A new methanol-feeding strategy for the improved production of β-galactosidase in high cell-density fed-batch cultures of Pichia pastoris Mut+ strains

Developing novel methanol-feeding strategies for the improved production of heterologous proteins in high cell-density fed-batch cultures of Pichia pastoris has been of great interest during recent years. In this study, a recombinant P. pastoris strain (GS115/His+ Mut+) producing β-galactosidase (β-Gal) was used to investigate conventional feeding strategies and to develop a new strategy to increase the recombinant protein production during fedbatch cultures on methanol. Three types of conventional methanol-feeding strategies, including μ-stat, dissolved oxygen-stat (DO-stat) and constant methanol concentration were investigated and compared with respect to alcohol oxidase (AOX), formate dehydrogenase (FDH) and β-gal activities, and cell dry weight (CDW), methanol, and formaldehyde concentration variations during the production phase.
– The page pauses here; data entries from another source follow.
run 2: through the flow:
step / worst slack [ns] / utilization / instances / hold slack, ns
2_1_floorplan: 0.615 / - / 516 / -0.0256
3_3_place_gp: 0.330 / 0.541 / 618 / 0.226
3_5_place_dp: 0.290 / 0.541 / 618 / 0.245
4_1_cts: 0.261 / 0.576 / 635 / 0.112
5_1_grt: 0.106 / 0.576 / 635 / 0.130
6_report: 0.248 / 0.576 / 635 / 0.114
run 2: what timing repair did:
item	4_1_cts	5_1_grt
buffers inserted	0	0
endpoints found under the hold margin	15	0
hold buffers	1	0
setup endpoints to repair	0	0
### src/rtl/rps_regs.sv
// Pointer, selector and configuration registers behind a Wishbone slave.
// Assumes the data-port logic pulses dataAccess once per RAM byte moved,
// and the indirect registers live outside, reached through indSel.
`timescale 1ns/100ps
`default_nettype none
module rps_regs (
    // Clock and reset
    input wire logic clk,
    input wire logic resetn,
    // Wishbone slave
    input wire logic wbCyc,
    input wire logic wbStb,
    input wire logic wbWe,
    input wire logic [4:0] wbAdr,
    input wire logic [3:0] wbSel,
    input wire logic [31:0] wbDatIn,
    output logic [31:0] wbDatOut,
    output logic wbAck,
    // RAM data port side
    input wire logic dataAccess,
    output logic [10:0] ramAddr,
    output logic readDirection,
    output logic autoStep,
    // Indirect register side
    input wire logic [7:0] indRdData,
    output logic [2:0] indSel,
    output logic indValid,
    output logic indWrStrobe,
    output logic [7:0] indWrData,
    // Configuration view
    output logic [7:0] cfgValue
);

    function automatic logic isHit(input logic [4:0] adr, input logic [4:0] off);
        isHit = (adr[4:2] == off[4:2]);
    endfunction : isHit

    function automatic logic selUsed(input logic [2:0] s);
        selUsed = (s <= rps_pkg::SEL_SETUP2);
    endfunction : selUsed

    rps_pkg::rps_bus_t busR;
    logic [10:0] ptrR;
    logic dirR;
    logic stepR;
    logic subTopR;
    logic [1:0] subLowR;
    logic [5:0] cfgUpR;
    logic [7:0] rdByte;
    logic [31:0] datR;
    logic indStrobeR;
    logic [7:0] indDataR;
    logic wrEn;
    logic wrHigh;
    logic wrLow;
    logic wrSub;
    logic wrCfg;
    logic wrInd;
    logic stepNow;

    // Writes land at the edge where the master sees ack
    assign wrEn = (busR == rps_pkg::BUS_ACK) && wbCyc && wbStb && wbWe && wbSel[0];
    assign wrHigh = wrEn && isHit(wbAdr, rps_pkg::ADR_PTR_HIGH);
    assign wrLow = wrEn && isHit(wbAdr, rps_pkg::ADR_PTR_LOW);
    assign wrSub = wrEn && isHit(wbAdr, rps_pkg::ADR_SUB_SEL);
    assign wrCfg = wrEn && isHit(wbAdr, rps_pkg::ADR_CONFIG);
    assign wrInd = wrEn && isHit(wbAdr, rps_pkg::ADR_INDIRECT);
    // Host pointer write beats a step in the same cycle
    assign stepNow = dataAccess && stepR && !wrHigh && !wrLow;

    // Bus handshake: one wait cycle, ack for one cycle
    always_ff @(posedge clk or negedge resetn) begin
        if (!resetn) begin
            busR <= rps_pkg::BUS_IDLE;
        end else begin
            case (busR)
                rps_pkg::BUS_IDLE: begin
                    if (wbCyc && wbStb) begin
                        busR <= rps_pkg::BUS_ACK;
                    end
                end
                rps_pkg::BUS_ACK: begin
                    busR <= rps_pkg::BUS_IDLE;
                end
                default: begin
                    busR <= rps_pkg::BUS_IDLE;
                end
            endcase
        end
    end

    assign wbAck = (busR == rps_pkg::BUS_ACK);

    // Read mux; reserved bits and unmapped words read zero
    always_comb begin
        rdByte = rps_pkg::BYTE_ZERO;
        if (isHit(wbAdr, rps_pkg::ADR_PTR_HIGH)) begin
            rdByte = {dirR, stepR, 3'h0, ptrR[10:8]};
        end else if (isHit(wbAdr, rps_pkg::ADR_PTR_LOW)) begin
            rdByte = ptrR[7:0];
        end else if (isHit(wbAdr, rps_pkg::ADR_SUB_SEL)) begin
            rdByte = {5'h00, subTopR, subLowR};
        end else if (isHit(wbAdr, rps_pkg::ADR_CONFIG)) begin
            rdByte = {cfgUpR, subLowR};
        end else if (isHit(wbAdr, rps_pkg::ADR_INDIRECT)) begin
            rdByte = indValid ? indRdData : rps_pkg::BYTE_ZERO;
        end
    end

    // Read data captured as the request is taken, held through ack
    always_ff @(posedge clk or negedge resetn) begin
        if (!resetn) begin
            datR <= 32'h0000_0000;
        end else if (busR == rps_pkg::BUS_IDLE && wbCyc && wbStb) begin
            datR <= {24'h00_0000, rdByte};
        end
    end

    assign wbDatOut = datR;

    // Direction and step controls
    always_ff @(posedge clk or negedge resetn) begin
        if (!resetn) begin
            dirR <= 1'b0;
            stepR <= 1'b0;
        end else if (wrHigh) begin
            dirR <= wbDatIn[rps_pkg::HIGH_DIR_BIT];
            stepR <= wbDatIn[rps_pkg::HIGH_STEP_BIT];
        end
    end

    // One 11-bit pointer; bits 5 to 3 of the high byte are dropped
    always_ff @(posedge clk or negedge resetn) begin
        if (!resetn) begin
            ptrR <= rps_pkg::PTR_RST;
        end else if (wrHigh) begin
            ptrR[10:8] <= wbDatIn[rps_pkg::HIGH_UPPER_MSB:0];
        end else if (wrLow) begin
            ptrR[7:0] <= wbDatIn[7:0];
        end else if (stepNow) begin
            ptrR <= ptrR + 11'h001;
        end
    end

    // Low selector bits shared by both registers
    always_ff @(posedge clk or negedge resetn) begin
        if (!resetn) begin
            subLowR <= rps_pkg::SUB_RST[1:0];
        end else if (wrSub || wrCfg) begin
            subLowR <= wbDatIn[rps_pkg::CFG_SUB_MSB:0];
        end
    end

    // Top selector bit; config write clears it
    always_ff @(posedge clk or negedge resetn) begin
        if (!resetn) begin
            subTopR <= rps_pkg::SUB_RST[2];
        end else if (wrCfg) begin
            subTopR <= 1'b0;
        end else if (wrSub) begin
            subTopR <= wbDatIn[rps_pkg::SUB_TOP_BIT];
        end
    end

    // Rest of the configuration register, kept for the outside
    always_ff @(posedge clk or negedge resetn) begin
        if (!resetn) begin
            cfgUpR <= rps_pkg::CFG_UP_RST;
        end else if (wrCfg) begin
            cfgUpR <= wbDatIn[7:2];
        end
    end

    // Indirect write strobe; reserved selections go nowhere
    always_ff @(posedge clk or negedge resetn) begin
        if (!resetn) begin
            indStrobeR <= 1'b0;
            indDataR <= rps_pkg::BYTE_ZERO;
        end else begin
            indStrobeR <= wrInd && indValid;
            if (wrInd) begin
                indDataR <= wbDatIn[7:0];
            end
        end
    end

    assign ramAddr = ptrR;
    assign readDirection = dirR;
    assign autoStep = stepR;
    assign indSel = {subTopR, subLowR};
    assign indValid = selUsed(indSel);
    assign indWrStrobe = indStrobeR;
    assign indWrData = indDataR;
    assign cfgValue = {cfgUpR, subLowR};
endmodule : rps_regs
`default_nettype wire
### src/render_cmd_pkg.sv
`default_nettype none
package render_cmd_pkg;
  // ****************************************
  // Command register indices on CMD_ADDR
  // ****************************************
  localparam logic [7:0] REG_TRI_FIXED = 8'h00;
  localparam logic [7:0] REG_TRI_FLOAT = 8'h01;
  localparam logic [7:0] REG_FLUSH = 8'h02;
  localparam logic [7:0] REG_FILL = 8'h03;
  localparam logic [7:0] REG_SWAP = 8'h04;
  localparam logic [7:0] REG_COLOR_PATH = 8'h05;
  localparam logic [7:0] REG_CLIP_H = 8'h06;
  localparam logic [7:0] REG_CLIP_V = 8'h07;
  localparam logic [7:0] REG_FILL_COLOR = 8'h08;
  localparam logic [7:0] REG_DEPTH_FILL = 8'h09;
  localparam logic [7:0] REG_PIXEL_MODE = 8'h0A;
  // ****************************************
  // Field positions, widths and counts
  // ****************************************
  localparam int TRI_SIGN = 31;
  localparam int FLUSH_CLR_PIX = 0;
  localparam int FLUSH_CLR_TRI = 1;
  localparam int FILL_NO_DITHER = 0;
  localparam int SWAP_SYNC = 0;
  localparam int SWAP_DISABLE = 9;
  localparam int PM_DITHER = 8;
  localparam int PM_RGB_MASK = 9;
  localparam int PM_DEPTH_MASK = 10;
  localparam int CP_SUBPIXEL = 26;
  localparam int CP_TEXTURE = 27;
  localparam int CP_CLAMP = 28;
  localparam int CP_ANTIALIAS = 29;
  localparam int CLIP_HI_LSB = 16;
  localparam int COORD_W = 10;
  localparam int COUNT_W = 24;
  localparam int NUM_STATS = 6;
  localparam int STAT_TRI_OUT = 5;
  // ****************************************
  // Reset value and count limits
  // ****************************************
  localparam logic [31:0] WORD_RESET = 32'h0000_0000;
  localparam logic [2:0] PENDING_MAX = 3'h7;
  localparam logic [8:0] RETRACE_MAX = 9'h1FF;
endpackage : render_cmd_pkg
`default_nettype wire

### src/render_links.sv
`default_nettype none
// Link between the command decoder and the rectangle fill engine
interface fill_link_if;
  logic start;
  logic [9:0] left, right, low, high;
  logic [23:0] color;
  logic [15:0] depth;
  logic dither, rgb_en, depth_en;
  logic busy, we_color, we_depth;
  logic [9:0] x, y;
  logic [15:0] pix_color, pix_depth;
  modport ctrl(output start, left, right, low, high, color, depth, dither, rgb_en,
    depth_en, input busy, we_color, we_depth, x, y, pix_color, pix_depth);
  modport engine(input start, left, right, low, high, color, depth, dither, rgb_en,
    depth_en, output busy, we_color, we_depth, x, y, pix_color, pix_depth);
endinterface : fill_link_if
Methanol feeding with μ-stat 0.025/h exhibited the highest β-gal activity. Supplementing ammonium and magnesium in μ-stat 0.025/h did not affect the cell growth or methanol or formaldehyde concentrations throughout the fermentation but did improved the maximum β-gal activity from 148.2 to 158.1 kU/mL. A new three-step methanol-feeding strategy was developed based on the results obtained from conventional feeding strategies, which started with μ-stat 0.025/h for 5 h, then μ-stat 0.030/h, and finally, was switched to DO-stat when maintaining the DO above 20% air saturation became difficult. Implementation of this new feeding strategy resulted in a CDW of 107.2 ± 0.7 g/L, AOX specific activity of 0.1890 ± 0.0030 U/mg CDW, and β-gal activity of 173.5 ± 2.1 kU/mL after 29 h of fermentation, which shows a 5.6, 29.1, and 15.7% increase in CDW, AOX, and β-gal activity, respectively, compared to that of μ-stat at 0.025/h.